A Cúpula do Brics criticou o aumento de tarifas e outras barreiras impostas unilateralmente no comércio internacional e demonstrou preocupação com a escalada de tensões no Oriente Médio. A posição foi registrada na declaração final do encontro realizado neste fim de semana, em Nova Delhi, na Índia, que teve o Brasil representado pelo ministro das Relações Exteriores, Mauro Vieira. Os países do bloco afirmaram que medidas tarifárias e não tarifárias adotadas de forma unilateral prejudicam o comércio e entram em conflito com as regras da Organização Mundial do Comércio (OMC). O documento não cita diretamente os Estados Unidos ou o presidente Donald Trump, embora China, Índia e Brasil estejam entre os países atingidos pelas tarifas norte-americanas. Na área internacional, os integrantes do Brics também pediram contenção diante do agravamento dos conflitos no Oriente Médio e na Ásia Ocidental. A declaração não menciona diretamente Irã, Estados Unidos ou Israel nesse trecho, mas ocorre em meio à guerra iniciada em fevereiro, após ataques de EUA e Israel contra o Irã. Em resposta, Teerã lançou ofensivas contra Emirados Árabes Unidos e Arábia Saudita, países integrantes do Brics e aliados dos norte-americanos. O texto defende que os países evitem medidas capazes de ampliar ainda mais a crise.
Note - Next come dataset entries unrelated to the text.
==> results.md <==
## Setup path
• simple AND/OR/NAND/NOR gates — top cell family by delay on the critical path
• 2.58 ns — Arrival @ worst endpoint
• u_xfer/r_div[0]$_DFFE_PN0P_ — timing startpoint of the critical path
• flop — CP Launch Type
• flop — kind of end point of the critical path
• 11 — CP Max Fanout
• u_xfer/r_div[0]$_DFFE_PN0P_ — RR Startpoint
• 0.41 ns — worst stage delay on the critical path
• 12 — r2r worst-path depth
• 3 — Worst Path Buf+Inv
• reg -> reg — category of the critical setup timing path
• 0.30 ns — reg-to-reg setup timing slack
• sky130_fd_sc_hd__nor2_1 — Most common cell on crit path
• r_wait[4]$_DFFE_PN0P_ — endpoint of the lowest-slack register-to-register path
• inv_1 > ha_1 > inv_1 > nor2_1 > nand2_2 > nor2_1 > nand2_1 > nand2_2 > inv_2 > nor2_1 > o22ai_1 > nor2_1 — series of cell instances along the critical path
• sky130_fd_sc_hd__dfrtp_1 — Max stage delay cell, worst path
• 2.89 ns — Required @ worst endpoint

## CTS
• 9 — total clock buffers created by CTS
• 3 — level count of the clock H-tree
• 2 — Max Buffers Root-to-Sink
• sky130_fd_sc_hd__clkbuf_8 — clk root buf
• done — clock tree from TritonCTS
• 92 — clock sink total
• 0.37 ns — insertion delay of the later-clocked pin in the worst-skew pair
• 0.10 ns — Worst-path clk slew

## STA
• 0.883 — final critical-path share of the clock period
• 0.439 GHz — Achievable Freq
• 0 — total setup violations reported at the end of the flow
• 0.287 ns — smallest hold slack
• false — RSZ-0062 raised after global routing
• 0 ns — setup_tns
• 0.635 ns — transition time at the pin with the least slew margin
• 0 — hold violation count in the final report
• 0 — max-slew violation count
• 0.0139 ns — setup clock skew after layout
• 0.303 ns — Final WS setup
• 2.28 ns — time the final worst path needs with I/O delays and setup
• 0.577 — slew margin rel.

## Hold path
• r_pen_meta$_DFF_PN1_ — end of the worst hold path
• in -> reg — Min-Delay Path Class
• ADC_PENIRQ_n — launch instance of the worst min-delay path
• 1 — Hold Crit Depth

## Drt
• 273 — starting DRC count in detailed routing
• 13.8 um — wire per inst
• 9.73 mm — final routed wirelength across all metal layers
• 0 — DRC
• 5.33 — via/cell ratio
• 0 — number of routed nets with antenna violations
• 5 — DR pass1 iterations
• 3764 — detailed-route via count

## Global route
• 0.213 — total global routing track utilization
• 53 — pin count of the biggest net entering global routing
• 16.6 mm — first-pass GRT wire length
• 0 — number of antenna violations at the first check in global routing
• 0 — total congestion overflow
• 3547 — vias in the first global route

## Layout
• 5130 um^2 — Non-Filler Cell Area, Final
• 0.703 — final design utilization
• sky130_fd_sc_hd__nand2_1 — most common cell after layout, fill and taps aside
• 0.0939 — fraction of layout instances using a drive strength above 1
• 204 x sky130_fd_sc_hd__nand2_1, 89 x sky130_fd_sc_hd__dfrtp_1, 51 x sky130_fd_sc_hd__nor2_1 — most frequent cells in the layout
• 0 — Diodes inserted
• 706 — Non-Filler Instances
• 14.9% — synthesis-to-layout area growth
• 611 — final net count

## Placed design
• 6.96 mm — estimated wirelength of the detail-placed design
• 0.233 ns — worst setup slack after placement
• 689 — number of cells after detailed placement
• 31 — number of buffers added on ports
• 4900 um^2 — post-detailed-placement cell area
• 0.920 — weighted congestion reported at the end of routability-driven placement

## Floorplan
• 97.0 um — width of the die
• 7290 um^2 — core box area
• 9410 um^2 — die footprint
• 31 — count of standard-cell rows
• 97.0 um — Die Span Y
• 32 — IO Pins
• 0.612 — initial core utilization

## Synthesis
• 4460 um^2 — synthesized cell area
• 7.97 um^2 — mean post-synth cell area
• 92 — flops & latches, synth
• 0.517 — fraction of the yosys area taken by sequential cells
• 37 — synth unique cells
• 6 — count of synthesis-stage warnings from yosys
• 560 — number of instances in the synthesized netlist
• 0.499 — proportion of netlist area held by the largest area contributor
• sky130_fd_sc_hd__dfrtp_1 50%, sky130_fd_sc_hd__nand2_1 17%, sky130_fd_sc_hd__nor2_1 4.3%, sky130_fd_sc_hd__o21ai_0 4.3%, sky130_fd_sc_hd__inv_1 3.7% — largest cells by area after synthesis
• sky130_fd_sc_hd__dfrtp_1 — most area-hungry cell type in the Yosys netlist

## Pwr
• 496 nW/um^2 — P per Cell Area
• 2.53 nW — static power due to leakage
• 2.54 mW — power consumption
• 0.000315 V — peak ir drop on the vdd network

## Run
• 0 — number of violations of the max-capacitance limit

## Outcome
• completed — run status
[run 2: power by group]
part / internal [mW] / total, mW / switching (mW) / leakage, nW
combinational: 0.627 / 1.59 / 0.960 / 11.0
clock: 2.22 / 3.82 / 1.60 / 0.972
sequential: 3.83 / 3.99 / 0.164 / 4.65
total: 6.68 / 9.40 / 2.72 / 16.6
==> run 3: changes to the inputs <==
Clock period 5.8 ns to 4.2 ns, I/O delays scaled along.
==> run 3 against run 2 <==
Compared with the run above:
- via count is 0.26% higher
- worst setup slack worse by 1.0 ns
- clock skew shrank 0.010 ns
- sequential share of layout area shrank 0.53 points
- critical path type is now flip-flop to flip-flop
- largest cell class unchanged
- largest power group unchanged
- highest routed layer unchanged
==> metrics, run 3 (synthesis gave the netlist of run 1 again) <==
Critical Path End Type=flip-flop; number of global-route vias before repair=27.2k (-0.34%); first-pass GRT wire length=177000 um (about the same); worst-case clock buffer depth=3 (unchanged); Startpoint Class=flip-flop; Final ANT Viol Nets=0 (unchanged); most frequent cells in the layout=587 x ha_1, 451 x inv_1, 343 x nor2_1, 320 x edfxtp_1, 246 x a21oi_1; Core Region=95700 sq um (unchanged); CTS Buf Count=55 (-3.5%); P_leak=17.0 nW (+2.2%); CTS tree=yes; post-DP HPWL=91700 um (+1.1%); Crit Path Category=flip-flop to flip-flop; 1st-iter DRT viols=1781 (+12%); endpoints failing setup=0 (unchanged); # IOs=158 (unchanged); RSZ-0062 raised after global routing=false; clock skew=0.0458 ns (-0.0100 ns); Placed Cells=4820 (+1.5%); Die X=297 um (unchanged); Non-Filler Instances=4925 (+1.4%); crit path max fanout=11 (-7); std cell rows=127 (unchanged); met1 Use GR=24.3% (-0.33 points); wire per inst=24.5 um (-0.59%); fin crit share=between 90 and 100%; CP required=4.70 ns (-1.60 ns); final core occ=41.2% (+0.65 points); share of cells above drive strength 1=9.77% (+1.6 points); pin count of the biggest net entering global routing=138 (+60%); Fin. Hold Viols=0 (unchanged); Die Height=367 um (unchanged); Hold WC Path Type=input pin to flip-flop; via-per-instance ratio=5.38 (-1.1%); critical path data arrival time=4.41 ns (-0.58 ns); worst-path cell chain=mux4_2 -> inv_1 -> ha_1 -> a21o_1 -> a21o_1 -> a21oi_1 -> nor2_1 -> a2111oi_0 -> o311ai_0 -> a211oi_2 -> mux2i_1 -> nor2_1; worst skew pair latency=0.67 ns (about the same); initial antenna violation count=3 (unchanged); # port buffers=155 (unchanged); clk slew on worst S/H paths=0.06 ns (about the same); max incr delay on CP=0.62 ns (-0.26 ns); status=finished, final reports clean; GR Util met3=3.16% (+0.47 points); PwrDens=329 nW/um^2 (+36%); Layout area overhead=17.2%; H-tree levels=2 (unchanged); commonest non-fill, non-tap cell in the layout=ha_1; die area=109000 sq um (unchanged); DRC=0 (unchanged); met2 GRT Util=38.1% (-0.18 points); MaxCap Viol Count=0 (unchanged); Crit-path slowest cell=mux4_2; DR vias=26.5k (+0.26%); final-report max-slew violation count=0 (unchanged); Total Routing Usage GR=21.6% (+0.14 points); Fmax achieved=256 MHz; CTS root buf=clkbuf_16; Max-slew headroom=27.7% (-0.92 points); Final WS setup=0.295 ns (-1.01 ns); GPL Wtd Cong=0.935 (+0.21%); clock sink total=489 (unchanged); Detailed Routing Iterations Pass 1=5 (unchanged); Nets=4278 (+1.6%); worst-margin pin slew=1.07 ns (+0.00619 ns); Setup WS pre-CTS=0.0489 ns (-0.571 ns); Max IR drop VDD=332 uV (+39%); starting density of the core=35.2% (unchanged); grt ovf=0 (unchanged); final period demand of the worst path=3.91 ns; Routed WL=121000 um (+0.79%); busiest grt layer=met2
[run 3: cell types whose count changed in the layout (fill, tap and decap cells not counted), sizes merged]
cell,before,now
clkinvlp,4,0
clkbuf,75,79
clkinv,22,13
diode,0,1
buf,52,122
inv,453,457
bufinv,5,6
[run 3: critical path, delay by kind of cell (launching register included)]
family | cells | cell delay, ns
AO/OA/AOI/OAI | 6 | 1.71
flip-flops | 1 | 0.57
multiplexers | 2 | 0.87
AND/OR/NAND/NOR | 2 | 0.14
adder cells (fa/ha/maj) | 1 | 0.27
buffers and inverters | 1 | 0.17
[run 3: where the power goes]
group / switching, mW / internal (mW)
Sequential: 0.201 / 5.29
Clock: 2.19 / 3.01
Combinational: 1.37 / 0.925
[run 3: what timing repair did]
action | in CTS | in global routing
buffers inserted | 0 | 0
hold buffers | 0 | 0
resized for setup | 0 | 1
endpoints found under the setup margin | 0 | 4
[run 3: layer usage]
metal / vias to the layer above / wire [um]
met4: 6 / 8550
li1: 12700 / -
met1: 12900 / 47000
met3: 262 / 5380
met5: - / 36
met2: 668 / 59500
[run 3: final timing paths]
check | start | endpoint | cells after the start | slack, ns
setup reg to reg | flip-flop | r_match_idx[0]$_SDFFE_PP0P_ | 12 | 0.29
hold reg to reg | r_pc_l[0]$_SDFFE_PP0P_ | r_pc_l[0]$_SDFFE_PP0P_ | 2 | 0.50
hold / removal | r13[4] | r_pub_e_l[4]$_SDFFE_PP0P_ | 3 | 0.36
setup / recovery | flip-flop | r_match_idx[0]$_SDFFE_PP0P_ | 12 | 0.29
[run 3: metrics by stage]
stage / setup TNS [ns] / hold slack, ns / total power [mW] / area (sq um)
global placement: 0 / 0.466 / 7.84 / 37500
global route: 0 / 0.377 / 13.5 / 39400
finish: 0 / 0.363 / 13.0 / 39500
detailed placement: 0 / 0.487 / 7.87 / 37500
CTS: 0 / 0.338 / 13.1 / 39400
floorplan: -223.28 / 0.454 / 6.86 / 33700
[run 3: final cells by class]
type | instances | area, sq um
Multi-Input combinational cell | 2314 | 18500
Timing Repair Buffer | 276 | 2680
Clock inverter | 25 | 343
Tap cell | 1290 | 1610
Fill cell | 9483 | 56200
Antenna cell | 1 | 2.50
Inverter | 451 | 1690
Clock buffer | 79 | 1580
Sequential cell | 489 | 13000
## src/rtl/ps2_rx_fifo.sv

```systemverilog
`default_nettype none
// ============================================================================
// Module      : ps2_rx_fifo
// Description : PS/2 keyboard frame receiver feeding a first-word-fall-through
//               byte FIFO with overflow and frame-error reporting.
// Revision    : 1.0 - initial release
// ============================================================================
module ps2_rx_fifo #(
    parameter int FIFO_DEPTH     = 8,
    parameter int TIMEOUT_CYCLES = 100000
) (
    input  logic                          clk,
    input  logic                          rst,
    input  logic                          ps2_clk,
    input  logic                          ps2_data,
    input  logic                          rd_en,
    output logic [7:0]                    data,
    output logic                          ready,
    output logic [$clog2(FIFO_DEPTH):0]   count,
    output logic                          overflow,
    output logic                          frame_err
);

    localparam int                c_AW       = $clog2(FIFO_DEPTH);
    localparam int                c_TO_W     = $clog2(TIMEOUT_CYCLES + 1);
    localparam logic [c_AW:0]     c_DEPTH    = (c_AW + 1)'(FIFO_DEPTH);
    localparam logic [c_TO_W-1:0] c_TO_MAX   = c_TO_W'(TIMEOUT_CYCLES);
    localparam logic [3:0]        c_STOP_IDX = 4'd10;

    logic              r_clk_s1, r_clk_s2, r_clk_prev;
    logic              r_dat_s1, r_dat_s2;
    logic [9:0]        r_shift;
    logic [3:0]        r_bit_cnt;
    logic [c_TO_W-1:0] r_to_cnt;
    logic              r_frame_err;
    logic              r_overflow;
    logic [7:0]        r_mem [FIFO_DEPTH];
    logic [c_AW-1:0]   r_wr_ptr, r_rd_ptr;
    logic [c_AW:0]     r_count;

    logic w_fall, w_eval, w_frame_ok, w_push, w_bad, w_timeout;
    logic w_pop, w_full, w_wr, w_drop;

    // Lines idle high, so the synchroniser resets to 1 to avoid a false edge.
    always_ff @(posedge clk) begin
        if (!rst) begin
            r_clk_s1   <= 1'b1;
            r_clk_s2   <= 1'b1;
            r_clk_prev <= 1'b1;
            r_dat_s1   <= 1'b1;
            r_dat_s2   <= 1'b1;
        end else begin
            r_clk_s1   <= ps2_clk;
            r_clk_s2   <= r_clk_s1;
            r_clk_prev <= r_clk_s2;
            r_dat_s1   <= ps2_data;
            r_dat_s2   <= r_dat_s1;
        end
    end

    assign w_fall = r_clk_prev & ~r_clk_s2;
    assign w_eval = w_fall && (r_bit_cnt == c_STOP_IDX);

    // Shift register holds start at [0], d0..d7 at [8:1], parity at [9];
    // the stop bit is taken straight from the synchroniser.
    assign w_frame_ok = ~r_shift[0] & r_dat_s2 & (^r_shift[9:1]);
    assign w_push     = w_eval & w_frame_ok;
    assign w_bad      = w_eval & ~w_frame_ok;
    assign w_timeout  = (r_bit_cnt != 4'd0) && !w_fall && (r_to_cnt == c_TO_MAX);

    always_ff @(posedge clk) begin
        if (!rst) begin
            r_shift   <= '0;
            r_bit_cnt <= '0;
        end else if (w_fall) begin
            if (w_eval) begin
                r_bit_cnt <= '0;
            end else begin
                r_shift   <= {r_dat_s2, r_shift[9:1]};
                r_bit_cnt <= r_bit_cnt + 4'd1;
            end
        end else if (w_timeout) begin
            r_bit_cnt <= '0;
        end
    end

    always_ff @(posedge clk) begin
        if (!rst) begin
            r_to_cnt <= '0;
        end else if (w_fall || (r_bit_cnt == 4'd0) || w_timeout) begin
            r_to_cnt <= '0;
        end else begin
            r_to_cnt <= r_to_cnt + c_TO_W'(1);
        end
    end

    always_ff @(posedge clk) begin
        if (!rst) begin
            r_frame_err <= 1'b0;
        end else begin
            r_frame_err <= w_bad | w_timeout;
        end
    end

    // A pop in the same cycle frees the slot, so a full FIFO still accepts.
    assign w_pop  = rd_en && (r_count != '0);
    assign w_full = (r_count == c_DEPTH);
    assign w_wr   = w_push && (!w_full || w_pop);
    assign w_drop = w_push && w_full && !w_pop;

    always_ff @(posedge clk) begin
        if (w_wr) begin
            r_mem[r_wr_ptr] <= r_shift[8:1];
        end
    end

    always_ff @(posedge clk) begin
        if (!rst) begin
            r_wr_ptr   <= '0;
            r_rd_ptr   <= '0;
            r_count    <= '0;
            r_overflow <= 1'b0;
        end else begin
            if (w_wr) begin
                r_wr_ptr <= r_wr_ptr + c_AW'(1);
            end
            if (w_pop) begin
                r_rd_ptr <= r_rd_ptr + c_AW'(1);
            end
            case ({w_wr, w_pop})
                2'b10:   r_count <= r_count + (c_AW + 1)'(1);
                2'b01:   r_count <= r_count - (c_AW + 1)'(1);
                default: r_count <= r_count;
            endcase
            if (w_drop) begin
                r_overflow <= 1'b1;
            end
        end
    end

    assign data      = r_mem[r_rd_ptr];
    assign ready     = (r_count != '0);
    assign count     = r_count;
    assign overflow  = r_overflow;
    assign frame_err = r_frame_err;

endmodule
`default_nettype wire

```
### src/rtl/instrn_mem_loader_pkg.sv
// Shared types and sizes for the instruction-memory loader.
// The helper saturates the loaded-word counter at its maximum.
package instrn_mem_loader_pkg;

    typedef enum logic [2:0] {
        IDLE,
        WAIT_WORD,
        WRITE,
        DONE,
        ERR
    } state_e;

    localparam int WORD_W         = 32;
    localparam int BYTE_W         = 8;
    localparam int BYTES_PER_WORD = 4;
    localparam logic [7:0] COUNT_MAX = 8'hFF;

    function automatic logic [7:0] sat_inc(input logic [7:0] v);
        return (v == COUNT_MAX) ? v : v + 8'd1;
    endfunction

endpackage

### src/rtl/instrn_mem_loader_if.sv
// Instruction word stream: valid/ready with a last-word marker.
// Source (master) holds word_in/word_last until it sees word_ready.
interface instrn_mem_loader_if;
    import instrn_mem_loader_pkg::*;

    logic [WORD_W-1:0] word_in;
    logic              word_valid;
    logic              word_last;
    logic              word_ready;

    modport master (output word_in, word_valid, word_last, input word_ready);
    modport slave  (input word_in, word_valid, word_last, output word_ready);
endinterface

### src/rtl/instrn_mem_loader.sv
// Splits each accepted 32-bit word into 4 little-endian byte writes; holds the CPU during a load.
// Handshake in cycle N -> mem_we in N+1..N+4, word_ready/done in N+5; word_ready low while writing.
module instrn_mem_loader
    import instrn_mem_loader_pkg::*;
#(
    parameter int unsigned MEM_BYTES = 32,
    parameter int unsigned BASE_ADDR = 0
) (
    input  logic                clk,
    input  logic                rst,
    input  logic                start,
    instrn_mem_loader_if.slave  word_if,
    output logic                mem_we,
    output logic [31:0]         mem_addr,
    output logic [BYTE_W-1:0]   mem_wdata,
    output logic                busy,
    output logic                done,
    output logic                error,
    output logic                cpu_hold,
    output logic [7:0]          word_count
);

    localparam logic [31:0] BASE  = 32'(BASE_ADDR);
    localparam logic [31:0] LIMIT = 32'(BASE_ADDR + MEM_BYTES);
    localparam logic [31:0] STEP  = 32'(BYTES_PER_WORD);

    state_e             state_q;
    logic [31:0]        addr_q;
    logic [WORD_W-1:0]  word_q;
    logic               last_q;
    logic [1:0]         byte_idx_q;
    logic               word_ready_q;
    logic               mem_we_q;
    logic [31:0]        mem_addr_q;
    logic [BYTE_W-1:0]  mem_wdata_q;
    logic               busy_q;
    logic               done_q;
    logic               error_q;
    logic               cpu_hold_q;
    logic [7:0]         word_count_q;

    logic [1:0]         byte_idx_d;
    logic [31:0]        addr_d;
    logic               overflow;

    assign byte_idx_d = byte_idx_q + 2'd1;
    assign addr_d     = addr_q + STEP;
    // Rejects a word whose last byte would land past the end of memory.
    assign overflow   = addr_d > LIMIT;

    always_ff @(posedge clk) begin
        if (rst) begin
            state_q      <= IDLE;
            addr_q       <= BASE;
            word_q       <= '0;
            last_q       <= 1'b0;
            byte_idx_q   <= 2'd0;
            word_ready_q <= 1'b0;
            mem_we_q     <= 1'b0;
            mem_addr_q   <= '0;
            mem_wdata_q  <= '0;
            busy_q       <= 1'b0;
            done_q       <= 1'b0;
            error_q      <= 1'b0;
            cpu_hold_q   <= 1'b0;
            word_count_q <= '0;
        end else begin
            case (state_q)
                IDLE, DONE, ERR: begin
                    if (start) begin
                        state_q      <= WAIT_WORD;
                        addr_q       <= BASE;
                        word_count_q <= '0;
                        done_q       <= 1'b0;
                        error_q      <= 1'b0;
                        cpu_hold_q   <= 1'b1;
                        busy_q       <= 1'b1;
                        word_ready_q <= 1'b1;
                    end
                end
                WAIT_WORD: begin
                    if (word_if.word_valid) begin
                        word_ready_q <= 1'b0;
                        if (overflow) begin
                            state_q    <= ERR;
                            error_q    <= 1'b1;
                            cpu_hold_q <= 1'b0;
                            busy_q     <= 1'b0;
                        end else begin
                            state_q     <= WRITE;
                            word_q      <= word_if.word_in;
                            last_q      <= word_if.word_last;
                            byte_idx_q  <= 2'd0;
                            mem_we_q    <= 1'b1;
                            mem_addr_q  <= addr_q;
                            mem_wdata_q <= word_if.word_in[BYTE_W-1:0];
                        end
                    end
                end
                WRITE: begin
                    if (byte_idx_q != 2'd3) begin
                        byte_idx_q  <= byte_idx_d;
                        mem_addr_q  <= addr_q + {30'd0, byte_idx_d};
                        mem_wdata_q <= word_q[{byte_idx_d, 3'b000} +: BYTE_W];
                    end else begin
                        mem_we_q     <= 1'b0;
                        addr_q       <= addr_d;
                        word_count_q <= sat_inc(word_count_q);
                        if (last_q) begin
                            state_q    <= DONE;
                            done_q     <= 1'b1;
                            cpu_hold_q <= 1'b0;
                            busy_q     <= 1'b0;
                        end else begin
                            state_q      <= WAIT_WORD;
                            word_ready_q <= 1'b1;
                        end
                    end
                end
                default: state_q <= IDLE;
            endcase
        end
    end

    assign word_if.word_ready = word_ready_q;
    assign mem_we     = mem_we_q;
    assign mem_addr   = mem_addr_q;
    assign mem_wdata  = mem_wdata_q;
    assign busy       = busy_q;
    assign done       = done_q;
    assign error      = error_q;
    assign cpu_hold   = cpu_hold_q;
    assign word_count = word_count_q;

endmodule
$ cat config.mk
export PLATFORM = sky130hd
export DESIGN_NAME = rr_mux_arbiter
export DESIGN_NICKNAME = d
export VERILOG_FILES = /design/src/rtl/arb_pkg.sv /design/src/rtl/rr_mux_arbiter_mux.sv /design/src/rtl/rr_mux_arbiter.sv
export SDC_FILE = /design/constraint.sdc
export NUM_CORES = 1
export LEC_CHECK = 0
export ABC_AREA = 1
export CAP_MARGIN = 10
export CORE_MARGIN = 2
export CORE_UTILIZATION = 41
export DETAILED_ROUTE_END_ITERATION = 8
export PLACE_DENSITY_LB_ADDON = 0.08
export SLEW_MARGIN = 25
export SYNTH_ARGS = -nofsm -noshare
export SYNTH_HDL_FRONTEND = slang
export SYNTH_SLANG_ARGS = --single-unit
$ cat constraint.sdc
create_clock -name clk -period 4.21 [get_ports clk]
set_clock_uncertainty 0.1 [all_clocks]
set_input_delay 1.0525 -clock clk [delete_from_list [all_inputs] [get_ports clk]]
set_output_delay 1.0525 -clock clk [all_outputs]
set_load 0.02 [all_outputs]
A declaração adotou uma formulação diplomática para permitir consenso entre os integrantes, sem atribuir diretamente a responsabilidade pela escalada a nenhum dos envolvidos. A reunião também tratou da posição do Brasil nas instituições internacionais. O Brics voltou a defender uma reforma do Conselho de Segurança da ONU para ampliar a participação de países em desenvolvimento. China e Rússia, que possuem assento permanente e poder de veto, reiteraram apoio para que Brasil e Índia tenham maior participação no organismo. O documento, porém, não afirma especificamente que o Brasil deve ocupar uma cadeira permanente. Os países ainda defenderam avanços em sistemas de pagamentos internacionais com uso de moedas locais, sem propor uma moeda própria do Brics ou a substituição do dólar. A declaração também registrou uma iniciativa de Brasil e África do Sul para criar um painel internacional dedicado ao combate à desigualdade.